Yesterday, I met a group of moms for a lunch and play date at a nearby park. This group was a bit different in make-up in that the organizers of the lunch were not homeschoolers. Our kids have been fairly active in a local church ministry where the youth minister meets with a different group of elementary school-aged kids each month. This month, the “group of choice” was the homeschoolers!! I thought it was all too funny and cool at the same time that we were recognized enough to warrant our own lunch.
Though the group was different, the conversation eventually became the same: “What curriculum do you use?” Okay, here’s where I begin to sound “snarky,” as my friend Keri says. I wrote an article several months ago for Heart of the Matter (that I can no longer find–geesh!) talking about a homeschooler’s fascination with curriculum. I certainly open my ears to learn just as I suppose others do in order to learn of what’s new and/or unfamiliar, but as I expressed in the article, I also think curriculum takes on an identity all its own. It moves beyond being a tool for education and almost becomes a source bragging rights. Of course, maybe I say that because my response to the question isn’t that easy. I sometimes envy those who answer the curriculum question with a simple, “Oh, we use _____.” Although the curriculum publisher can become a means of categorizing people as well (as in, “oh, her kids are on the computer all the time,” or ooooh, “they use waaaayyy too many books with that approach), at least the end is near. I answer the question by saying, “We use a lot of Charlotte Mason’s approach, but we also use a few textbooks. For example, we use…” Ugh. I grow weary of hearing myself talk!

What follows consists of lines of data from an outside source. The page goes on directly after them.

==> config.mk <==
export PLATFORM = sky130hd
export DESIGN_NAME = reset_source_combiner_status
export DESIGN_NICKNAME = d
export VERILOG_FILES = /design/src/reset_source_combiner_status.v
export VERILOG_INCLUDE_DIRS = /design/src
export SDC_FILE = /design/constraint.sdc
export NUM_CORES = 1
export LEC_CHECK = 0
export BUFFER_PORTS_ARGS = -buffer_cell sky130_fd_sc_hd__buf_4
export CAP_MARGIN = 30
export CORE_ASPECT_RATIO = 0.9
export CORE_MARGIN = 5
export CORE_UTILIZATION = 52
export CTS_CLUSTER_DIAMETER = 120
export DETAILED_ROUTE_END_ITERATION = 10
export PLACE_DENSITY = 0.82
export SLEW_MARGIN = 10
export SYNTH_ARGS = -nofsm -noshare
export SYNTH_HDL_FRONTEND = slang
export SYNTH_SLANG_ARGS = --single-unit
==> constraint.sdc <==
create_clock -name clk -period 3.59 [get_ports clk]
set_input_delay 0.1795 -clock clk [delete_from_list [all_inputs] [get_ports clk]]
set_output_delay 0.1795 -clock clk [all_outputs]
set_load 0.01 [all_outputs]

I can remember our first homeschooling conference, in which one of the speakers suggested that all curriculum is good curriculum. However, there is curriculum, he continued, that may or may not be a good fit for your family. Though in my homeschool immaturity at that moment, I did not understand his comment, I have now found it to be a true pearl of wisdom that I carry with me even almost 10 years later. I would even add to his wisdom that the best curriculum you might have might not even be true curriculum. I say this as a curriculum developer myself: curriculum is not as much packaging and publishers, but purpose. Whatever tool you use effectively to teach your children becomes a part of your curriculum.
If we broaden the common homeschooling-related definition of curriculum in this way, is there a favorite tool that you have? Is there a tool, book or otherwise, that your homeschool absolutely must have?

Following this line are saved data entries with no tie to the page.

$ cat src/flash_prot_consts.svh
// Register offsets, field positions and address ranges of the flash protection block.
// Assumes inclusion by the design module only.
`ifndef FLASH_PROT_CONSTS_SVH
`define FLASH_PROT_CONSTS_SVH
// ============================================================
// Register map
`define PROT_CTRL_OFFSET 4'h4
`define STATUS_OFFSET 4'h5
`define CMD_OFFSET 4'h6
`define NV_BYTE_ADDR 16'hff0d
`define PROT_RESET 8'hff
// ============================================================
// Field positions and address ranges
`define POLARITY_BIT 7
`define SPARE_BIT 6
`define HIGH_DIS_BIT 5
`define HIGH_SIZE_LSB 3
`define LOW_DIS_BIT 2
`define LOW_SIZE_LSB 0
`define VIOL_BIT 5
`define HIGH_BASE_00 16'hf800
`define HIGH_BASE_01 16'hf000
`define HIGH_BASE_10 16'he000
`define HIGH_BASE_11 16'hc000
`define LOW_BASE 16'h4000
`define LOW_TOP_00 16'h43ff
`define LOW_TOP_01 16'h47ff
`define LOW_TOP_10 16'h4fff
`define LOW_TOP_11 16'h5fff
`endif

$ cat src/flash_prot_pkg.sv
// Types shared by the flash protection block.
// Assumes the constants header sits beside it.
package flash_prot_pkg;
    typedef enum logic [1:0] {
        LOAD_REQ = 2'b00,
        LOAD_WAIT = 2'b01,
        RUN = 2'b11
    } load_state_e;
    typedef enum logic [1:0] {
        CMD_PROGRAM = 2'h0,
        CMD_SECTOR_ERASE = 2'h1,
        CMD_MASS_ERASE = 2'h2,
        CMD_OTHER = 2'h3
    } cmd_kind_e;
endpackage

$ cat src/flash_sector_protection.sv
// Flash sector protection logic with an Avalon-MM register slave.
// Assumes the flash array answers the reset byte read and carries out accepted commands.
//
// Behaviour
// RULE_01: Protection register reads back its contents in all modes.
// RULE_02: Polarity bit 7 may only go from one to zero.
// RULE_03: Low size field writable only while low disable is set.
// RULE_04: High size field writable only while high disable is set.
// RULE_05: Protection register loads from flash byte 0xFF0D after reset.
// RULE_06: Software unprotects the top sector before reprogramming the stored byte.
// RULE_07: Program or erase into protected space is refused and sets violation.
// RULE_08: Mass erase needs polarity and both disables set, else violation.
// RULE_09: Polarity one: cleared disable protects range; zero: marks it unprotected.
// RULE_10: Polarity one: disables select protection of low and high ranges.
// RULE_11: Polarity zero: whole array protected except cleared ranges.
// RULE_12: High size codes give 2, 4, 8 or 16 KB ending at 0xFFFF.
// RULE_13: Low size codes give 1, 2, 4 or 8 KB starting at 0x4000.
// RULE_14: High disable at bit 5; one removes the high range.
// RULE_15: Low disable at bit 2; one removes the low range.
// RULE_16: Software leaves spare bit 6 erased.
// RULE_17: Software may tighten protection after the reset load.
// RULE_18: Writes that would loosen protection leave the register unchanged.
// RULE_19: Violation flag blocks commands; cleared by writing one.
// RULE_20: Range check happens in the cycle the command is accepted.
`include "flash_prot_consts.svh"

module flash_sector_protection (
    // Clock and reset
    input wire logic clk,
    input wire logic rstn,
    // Avalon-MM slave
    input wire logic [3:0] avsAddress,
    input wire logic avsRead,
    input wire logic avsWrite,
    input wire logic [31:0] avsWriteData,
    output logic [31:0] avsReadData,
    output logic avsWaitRequest,
    // Reset load of the stored protection byte
    output logic nvReadReq,
    output logic [15:0] nvReadAddr,
    input wire logic nvReadValid,
    input wire logic [7:0] nvReadData,
    // Command request from the command controller
    input wire logic cmdValid,
    input wire flash_prot_pkg::cmd_kind_e cmdKind,
    input wire logic [15:0] cmdAddr,
    output logic cmdAccept,
    output logic cmdRefuse,
    // Status
    output logic violation
);
    import flash_prot_pkg::*;

    typedef struct packed {
        load_state_e st;
        logic [7:0] prot;
        logic viol;
        logic ack;
        logic [31:0] rdata;
        logic accept;
        logic refuse;
    } state_s;

    state_s cur_q;
    state_s nxt_d;

    // Contents while reset is held; the byte stays all ones until the load.
    localparam state_s RESET_STATE = '{st: LOAD_REQ, prot: `PROT_RESET, viol: 1'b0,
        ack: 1'b0, rdata: 32'h0, accept: 1'b0, refuse: 1'b0};

    // ============================================================
    // Protection decode
    function automatic logic inHigh(input logic [1:0] sz, input logic [15:0] a);
        logic [15:0] base;
        base = `HIGH_BASE_00;
        case (sz)
            2'b00: base = `HIGH_BASE_00;
            2'b01: base = `HIGH_BASE_01;
            2'b10: base = `HIGH_BASE_10;
            default: base = `HIGH_BASE_11;
        endcase
        return a >= base; // RULE_12
    endfunction

    function automatic logic inLow(input logic [1:0] sz, input logic [15:0] a);
        logic [15:0] top;
        top = `LOW_TOP_00;
        case (sz)
            2'b00: top = `LOW_TOP_00;
            2'b01: top = `LOW_TOP_01;
            2'b10: top = `LOW_TOP_10;
            default: top = `LOW_TOP_11;
        endcase
        return (a >= `LOW_BASE) && (a <= top); // RULE_13
    endfunction

    function automatic logic isProtected(input logic [7:0] p, input logic [15:0] a);
        logic hit;
        logic lowHit;
        hit = !p[`HIGH_DIS_BIT] && inHigh(p[`HIGH_SIZE_LSB+:2], a); // RULE_14
        lowHit = !p[`LOW_DIS_BIT] && inLow(p[`LOW_SIZE_LSB+:2], a); // RULE_15
        if (p[`POLARITY_BIT]) begin
            return hit || lowHit; // RULE_10
        end
        return !(hit || lowHit); // RULE_11
    endfunction

    // Scenario number from polarity and the two disables.
    function automatic logic [2:0] scenario(input logic [7:0] p);
        return {p[`POLARITY_BIT], p[`HIGH_DIS_BIT], p[`LOW_DIS_BIT]};
    endfunction

    // ============================================================
    // Register access

    // Read data for one register index; other indexes read zero.
    function automatic logic [31:0] readWord(input logic [3:0] a, input logic [7:0] p,
        input logic v);
        logic [31:0] w;

        w = 32'h0;
        if (a == `PROT_CTRL_OFFSET) begin
            w[7:0] = p; // RULE_01
        end else if (a == `STATUS_OFFSET) begin
            w[`VIOL_BIT] = v; // RULE_19
        end
        return w;
    endfunction

    // Field masking of a software write to the protection register.
    function automatic logic [7:0] maskedWrite(input logic [7:0] o, input logic [7:0] r);
        logic [7:0] c;

        c = o;
        c[`POLARITY_BIT] = o[`POLARITY_BIT] & r[`POLARITY_BIT]; // RULE_02
        c[`SPARE_BIT] = r[`SPARE_BIT];
        c[`HIGH_DIS_BIT] = r[`HIGH_DIS_BIT];
        c[`LOW_DIS_BIT] = r[`LOW_DIS_BIT];
        if (o[`HIGH_DIS_BIT]) begin
            c[`HIGH_SIZE_LSB+:2] = r[`HIGH_SIZE_LSB+:2]; // RULE_04
        end
        if (o[`LOW_DIS_BIT]) begin
            c[`LOW_SIZE_LSB+:2] = r[`LOW_SIZE_LSB+:2]; // RULE_03
        end
        return c;
    endfunction

    // Protection verdict for one command against the current byte.
    function automatic logic cmdBad(input cmd_kind_e k, input logic [7:0] p,
        input logic [15:0] a);
        logic b;

        b = 1'b0;
        if (k == CMD_MASS_ERASE) begin
            b = scenario(p) != 3'b111; // RULE_08
        end else if (k != CMD_OTHER) begin
            b = isProtected(p, a); // RULE_07 RULE_09
        end
        return b;
    endfunction

    // Allowed move: protected areas only grow in every address.
    function automatic logic tighter(input logic [7:0] o, input logic [7:0] n);
        logic ok;
        ok = 1'b1;
        for (int i = 0; i < 4; i++) begin
            for (int j = 0; j < 4; j++) begin
                if (isProtected(o, 16'(`HIGH_BASE_11 + 16'(i) * 16'h1000))
                    && !isProtected(n, 16'(`HIGH_BASE_11 + 16'(i) * 16'h1000))) begin
                    ok = 1'b0;
                end
                if (isProtected(o, 16'(`LOW_BASE + 16'(j) * 16'h0400 + 16'(i) * 16'h1000))
                    && !isProtected(n, 16'(`LOW_BASE + 16'(j) * 16'h0400
                    + 16'(i) * 16'h1000))) begin
                    ok = 1'b0;
                end
            end
        end
        if (isProtected(o, 16'hf800) && !isProtected(n, 16'hf800)) begin
            ok = 1'b0;
        end
        if (isProtected(o, 16'h8000) && !isProtected(n, 16'h8000)) begin
            ok = 1'b0;
        end
        return ok;
    endfunction

    // ============================================================
    // Next state
    always_comb begin
        logic [7:0] req;
        logic [7:0] cand;
        logic bad;
        req = avsWriteData[7:0];
        cand = cur_q.prot;
        bad = 1'b0;
        nxt_d = cur_q;
        nxt_d.ack = 1'b0;
        nxt_d.accept = 1'b0;
        nxt_d.refuse = 1'b0;
        nvReadReq = 1'b0;
        case (cur_q.st)
            LOAD_REQ: begin
                // Held low while reset is applied, so the request is one clean pulse.
                nvReadReq = rstn; // RULE_05
                nxt_d.st = LOAD_WAIT;
            end
            LOAD_WAIT: begin
                if (nvReadValid) begin
                    nxt_d.prot = nvReadData; // RULE_05
                    nxt_d.st = RUN;
                end
            end
            default: begin
                nxt_d.st = RUN;
            end
        endcase

        // Bus answer: one wait state, then waitrequest is low for one cycle.
        if ((avsRead || avsWrite) && !cur_q.ack && cur_q.st == RUN) begin
            nxt_d.ack = 1'b1;
            nxt_d.rdata = readWord(avsAddress, cur_q.prot, cur_q.viol); // RULE_01
        end

        // A write lands only at the edge where the master sees waitrequest low.
        if (avsWrite && cur_q.ack) begin
            if (avsAddress == `PROT_CTRL_OFFSET) begin
                cand = maskedWrite(cur_q.prot, req); // RULE_02 RULE_03 RULE_04
                if (tighter(cur_q.prot, cand)) begin
                    nxt_d.prot = cand; // RULE_17 RULE_18
                end
            end else if (avsAddress == `STATUS_OFFSET && req[`VIOL_BIT]) begin
                nxt_d.viol = 1'b0; // RULE_19
            end
        end

        // Command check, in the acceptance cycle; a new violation beats a clear.
        if (cmdValid && cur_q.st == RUN) begin
            if (cur_q.viol) begin
                nxt_d.refuse = 1'b1; // RULE_19
            end else begin
                bad = cmdBad(cmdKind, cur_q.prot, cmdAddr); // RULE_20
                nxt_d.refuse = bad;
                nxt_d.accept = !bad;
                if (bad) begin
                    nxt_d.viol = 1'b1; // RULE_07
                end
            end
        end

        if (!rstn) begin
            nxt_d = RESET_STATE;
        end
    end

    always_ff @(posedge clk) begin
        cur_q <= nxt_d;
    end

    // ============================================================
    // Outputs
    assign avsWaitRequest = (avsRead || avsWrite) && !cur_q.ack;
    assign avsReadData = cur_q.rdata;
    assign nvReadAddr = `NV_BYTE_ADDR;
    assign cmdAccept = cur_q.accept;
    assign cmdRefuse = cur_q.refuse;
    assign violation = cur_q.viol;
endmodule

$ cat config.mk
export PLATFORM = sky130hd
export DESIGN_NAME = flash_sector_protection
export DESIGN_NICKNAME = d
export VERILOG_FILES = /design/src/flash_prot_pkg.sv /design/src/flash_sector_protection.sv
export VERILOG_INCLUDE_DIRS = /design/src /design/src/src
export SDC_FILE = /design/constraint.sdc
export NUM_CORES = 1
export LEC_CHECK = 0
export ABC_AREA = 1
export BUFFER_PORTS_ARGS = -buffer_cell sky130_fd_sc_hd__buf_4
export CORE_MARGIN = 5
export CORE_UTILIZATION = 45
export CTS_CLUSTER_DIAMETER = 50
export DETAILED_ROUTE_END_ITERATION = 8
export GPL_ROUTABILITY_DRIVEN = 0
export GPL_TIMING_DRIVEN = 1
export PLACE_DENSITY = 0.85
export REMOVE_ABC_BUFFERS = 1
export SLEW_MARGIN = 20
export SYNTH_ARGS = -nofsm -noshare
export SYNTH_HDL_FRONTEND = slang
export SYNTH_SLANG_ARGS = --single-unit
$ cat constraint.sdc
create_clock -name clk -period 5 [get_ports clk]
set_input_delay 0.5 -clock clk [delete_from_list [all_inputs] [get_ports clk]]
set_output_delay 0.5 -clock clk [all_outputs]
set_load 0.02 [all_outputs]
==> results.md <==
* Outcome: finished, final reports clean
* Row cnt at 22
* Largest net degree at the start of global routing at 15
* Max_cap viols at 0
* XOR/XNOR share of the synthesized area at 0
* Post-synthesis mux area share at 0.05110
* Clk Latency, worst-skew pair at about 0.26 ns
* IO Count at 121
* DRC viols at 0
* Clock sink count at 22
* Buf+Inv Stages, Crit Path at 3
* Core ar. at 3716 µm²
* Syn. warnings at 0
* Routed Wire Length at between 3000 and 4000 µm
* Worst Hold Class: in2reg
* # H-tree levels at 1
* Peak supply drop at 0.0002526 V
* Final setup TNS at 0 ns
* Synth cell types at 32
* CTS clk-pin slew, worst paths at 0.08 ns
* Port bufs at 56
* Remaining global-route overflow at 0
* Post-route setup slack at between 3 and 4 ns
* Critical path peak fanout at 14
* Hold Vio Cnt, Final at 0
* Startpoint Class: input port
* Global-route wire length before repair at roughly 6000 µm
* Final min period at about 1.8 ns
* Crit path cell chain: buf_4 > inv_1 > nor3_1 > buf_4
* Simple-gate share of the synthesized area at 0.2782
* Antenna Nets Post-Route at 0
* Post-synthesis area per instance at roughly 7 µm²
* CP endpoint kind: output pin
* Syn Inst Count at 257
* Layout area overhead at 17.10%
* TritonCTS clock tree: done
* Dpl hpwl at ~3100 µm
* Ratio of cells with drive above 1 in the final layout at 0.2824
* Initial DRC Count at 53
* Clock buffer depth at 2
* Width of the die at ~73 µm
* CP delay by family, top: buffers and inverters
* CP arrival at between 1 and 1.5 ns
* Hold slack at 0.4186 ns
* Die Y-Extent at a little over 70 µm
* Nets at about 380
* Post-synthesis register bit count at 22
* Antenna cells at 0
* Worst path most repeated cell: buf_4
* Root buffer cell: clkbuf_8
* Initial antenna violation count at 0
* Dpl ws at 3.100 ns
* Worst Path Class, Setup: in2out
* Drt wl/cell at 11.12 µm
* Pwr Density at about 220 nW/µm²
* Post-CTS setup buffers at 0
* Fin crit share at 0.3583
* Count of pins over their slew limit at 0
* Post-cts hold buffer count at 0
* Starting Density at 0.4744
* Compound-Gate Fraction of Synth Area at 0.09581
* CP max stage delay at roughly 0.36 ns
* CTS buffer count at 3
* Via Count at 1550
* Pwr Total at 0.4640 mW
* Overall routing resource usage at 0.1468
* Max frequency at 558.2 MHz
* Lkg Pwr at about 1.1 nW
* Post-Synth Adder-Cell Area at 0.04258
* Seq/Total Area, Yosys at 0.2498
* Vias in the first global route at around 1500
* Largest family of logic cells by synthesized area: buffers and inverters
* CP required at between 4 and 5 ns
* Post-CTS resize count at 0
* Die area at between 5000 and 6000 µm²
* Vias per cell at between 4 and 5
* Cell area after synthesis at approximately 1800 µm²
* Slowest CP cell: inv_1
* RSZ-0062 raised after global routing: false
* Setup-failing EPs final at 0
* Final Skew at 0.001850 ns
* DRT Pass-1 Iters at 4
layout make-up:
type	instances	area (µm²)
inverters	26	97.59
well taps	48	60.06
clock inverters	1	30.03
multi-input cells	193	974.7
fillers	391	1652
flip-flops and latches	22	440.4
clock buffers	3	41.29
repair buffers	56	420.4
routing by layer:
metal | part of all wire | global-route usage | up-vias
met3 | 0.098 | 0.04408 | 8
met1 | 0.38 | 0.1589 | 672
met2 | 0.50 | 0.2695 | 60
met4 | 0.018 | 0.04918 | 0
met5 | 0 | 0 | -
li1 | - | - | 810
flip-flops by register name, indices dropped and copies added, names as in the netlist:
register     cells
cur_q           11
avsReadData      8
cmdAccept        1
cmdRefuse        1
violation        1
kinds of logic after synthesis:
| group | Yosys count |
|---|---|
| compound gates | 29 |
| fa+ha+maj | 6 |
| buf+inv | 80 |
| flops | 22 |
| mux | 8 |
| other cells | 2 |
| simple gates | 110 |
layout by cell type (no fill, tap or decap):
master and count:
nand3_2 3, o21ai_0 5, nand3_4 1, bufinv_16 1, a21oi_1 15, o21ai_1 2
a22oi_1 1, nor3_1 1, nand4_1 3, inv_1 24, buf_4 56, o31ai_2 1
nand3_1 8, nor2_2 5, nand2_2 3, inv_2 2, o31ai_1 1, o211ai_1 1
nor2_1 21, a211o_1 1, a31oi_1 1, conb_1 40, or2_2 1, mux2_2 8
a21oi_2 1, nand2_1 63, dfxtp_1 22, nand3b_1 1, clkbuf_8 3, ha_1 6
final timing paths:
| kind | from | to | slack, ns | cells after the start |
|---|---|---|---|---|
| max reg2reg | cur_q[40]$_SDFF_PN1_ | violation$_SDFF_PN0_ | 3.22 | 16 |
| min reg2reg | cur_q[42]$_SDFF_PN1_ | avsReadData[6]$_SDFFE_PN0P_ | 0.46 | 2 |
| max | rstn | nvReadReq | 3.21 | 4 |
| min | rstn | cur_q[44]$_SDFFE_PN0P_ | 0.42 | 1 |
cells in the mapped netlist:
| cell type | instances | area share |
|---|---|---|
| buf_4 | 48 | 0.20 |
| inv_2 | 2 | 0.0043 |
| o21ai_1 | 2 | 0.0057 |
| nand3_2 | 3 | 0.017 |
| nand3b_1 | 1 | 0.0043 |
| a211o_1 | 1 | 0.0050 |
| o31ai_2 | 1 | 0.0071 |
| o31ai_1 | 1 | 0.0043 |
| dfxtp_1 | 22 | 0.25 |
| buf_1 | 1 | 0.0021 |
| nand2_1 | 63 | 0.13 |
| clkbuf_1 | 2 | 0.0043 |
| a21oi_2 | 1 | 0.0050 |
| a31oi_1 | 1 | 0.0036 |
| a22oi_1 | 1 | 0.0043 |
| mux2_2 | 8 | 0.051 |
| or2_2 | 1 | 0.0036 |
| conb_1 | 2 | 0.0043 |
| nand3_4 | 1 | 0.0099 |
| o211ai_1 | 1 | 0.0043 |
| nand3_1 | 8 | 0.023 |
| nand4_1 | 3 | 0.011 |
| buf_2 | 2 | 0.0057 |
| nor3_1 | 1 | 0.0028 |
| buf_6 | 1 | 0.0064 |
| a21oi_1 | 15 | 0.043 |
| inv_1 | 24 | 0.051 |
| ha_1 | 6 | 0.043 |
| nor2_1 | 21 | 0.045 |
| nand2_2 | 3 | 0.011 |
| o21ai_0 | 5 | 0.014 |
| nor2_2 | 5 | 0.018 |
through the flow:
stage	area [µm²]	util	std cells
finish	2064	0.5556	349
global route	2064	0.5556	349
CTS	2064	0.5556	349
detailed placement	1993	0.5364	345
global placement	1993	0.5364	345
floorplan	1513	-	241
power by group:
group	internal (mW)	leakage, nW	switching [mW]
combinational	0.0447	0.868	0.0667
sequential	0.180	0.179	0.00716
clock	0.107	0.0357	0.0579
total	0.332	1.08	0.132
Note: power is estimated with default switching activity, not from simulation.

In our home, that book would be Dinah Zike’s Big Book of Books. And funny enough, the kids have never opened it on their own, but when I pull it out, they know what’s coming: foldables.
By way of explanation, I am decidedly not a kinesthetic learner. I LOVE the idea of crafts and other bits of functional handiwork that help make a moment teachable, and I like to scrapbook and create fun projects based upon what we’re learning; I just don’t think naturally about these methods of learning as I’m putting lesson plans together. It doesn’t help that the older two at times grumble and groan when we’ve used lapbooking manipulatives to help them with science lessons. Though there are many curriculum publishers who specialize in kinesthetic learning, along with great blogs like Dawn’s or Jamin’s, I need more of a general “this concept works with anything” type of resource. This time, the reminder was our son’s science text that is published by McGraw-Hill and, I assume, used in a number of public schools. Each chapter contains a foldable exercise–just what I needed to get my creative juices flowing. My son, however, wasn’t so enthusiastic, so when he completed this pocket book documenting his research on various extinct animals (shown above), I thought it was worth a picture and a few words.
Likewise, I think my renewed interest in adding artwork (such as I am capable) into my notebooks has sparked something in him as well. This was his logic notebook. No color on this one, but I’ll keep hope alive.
I suspect that the youngest might be more of natural doodler in her notebooks as she completes the day’s work. However, I’ve learned something else about kids, too, over time: if I don’t make too big a deal of their spontaneous efforts, I see more unplanned, and more spectacular results. So, I’ll bide my time–and keep my camara ready.
What’s YOUR favorite tool of your educational trade?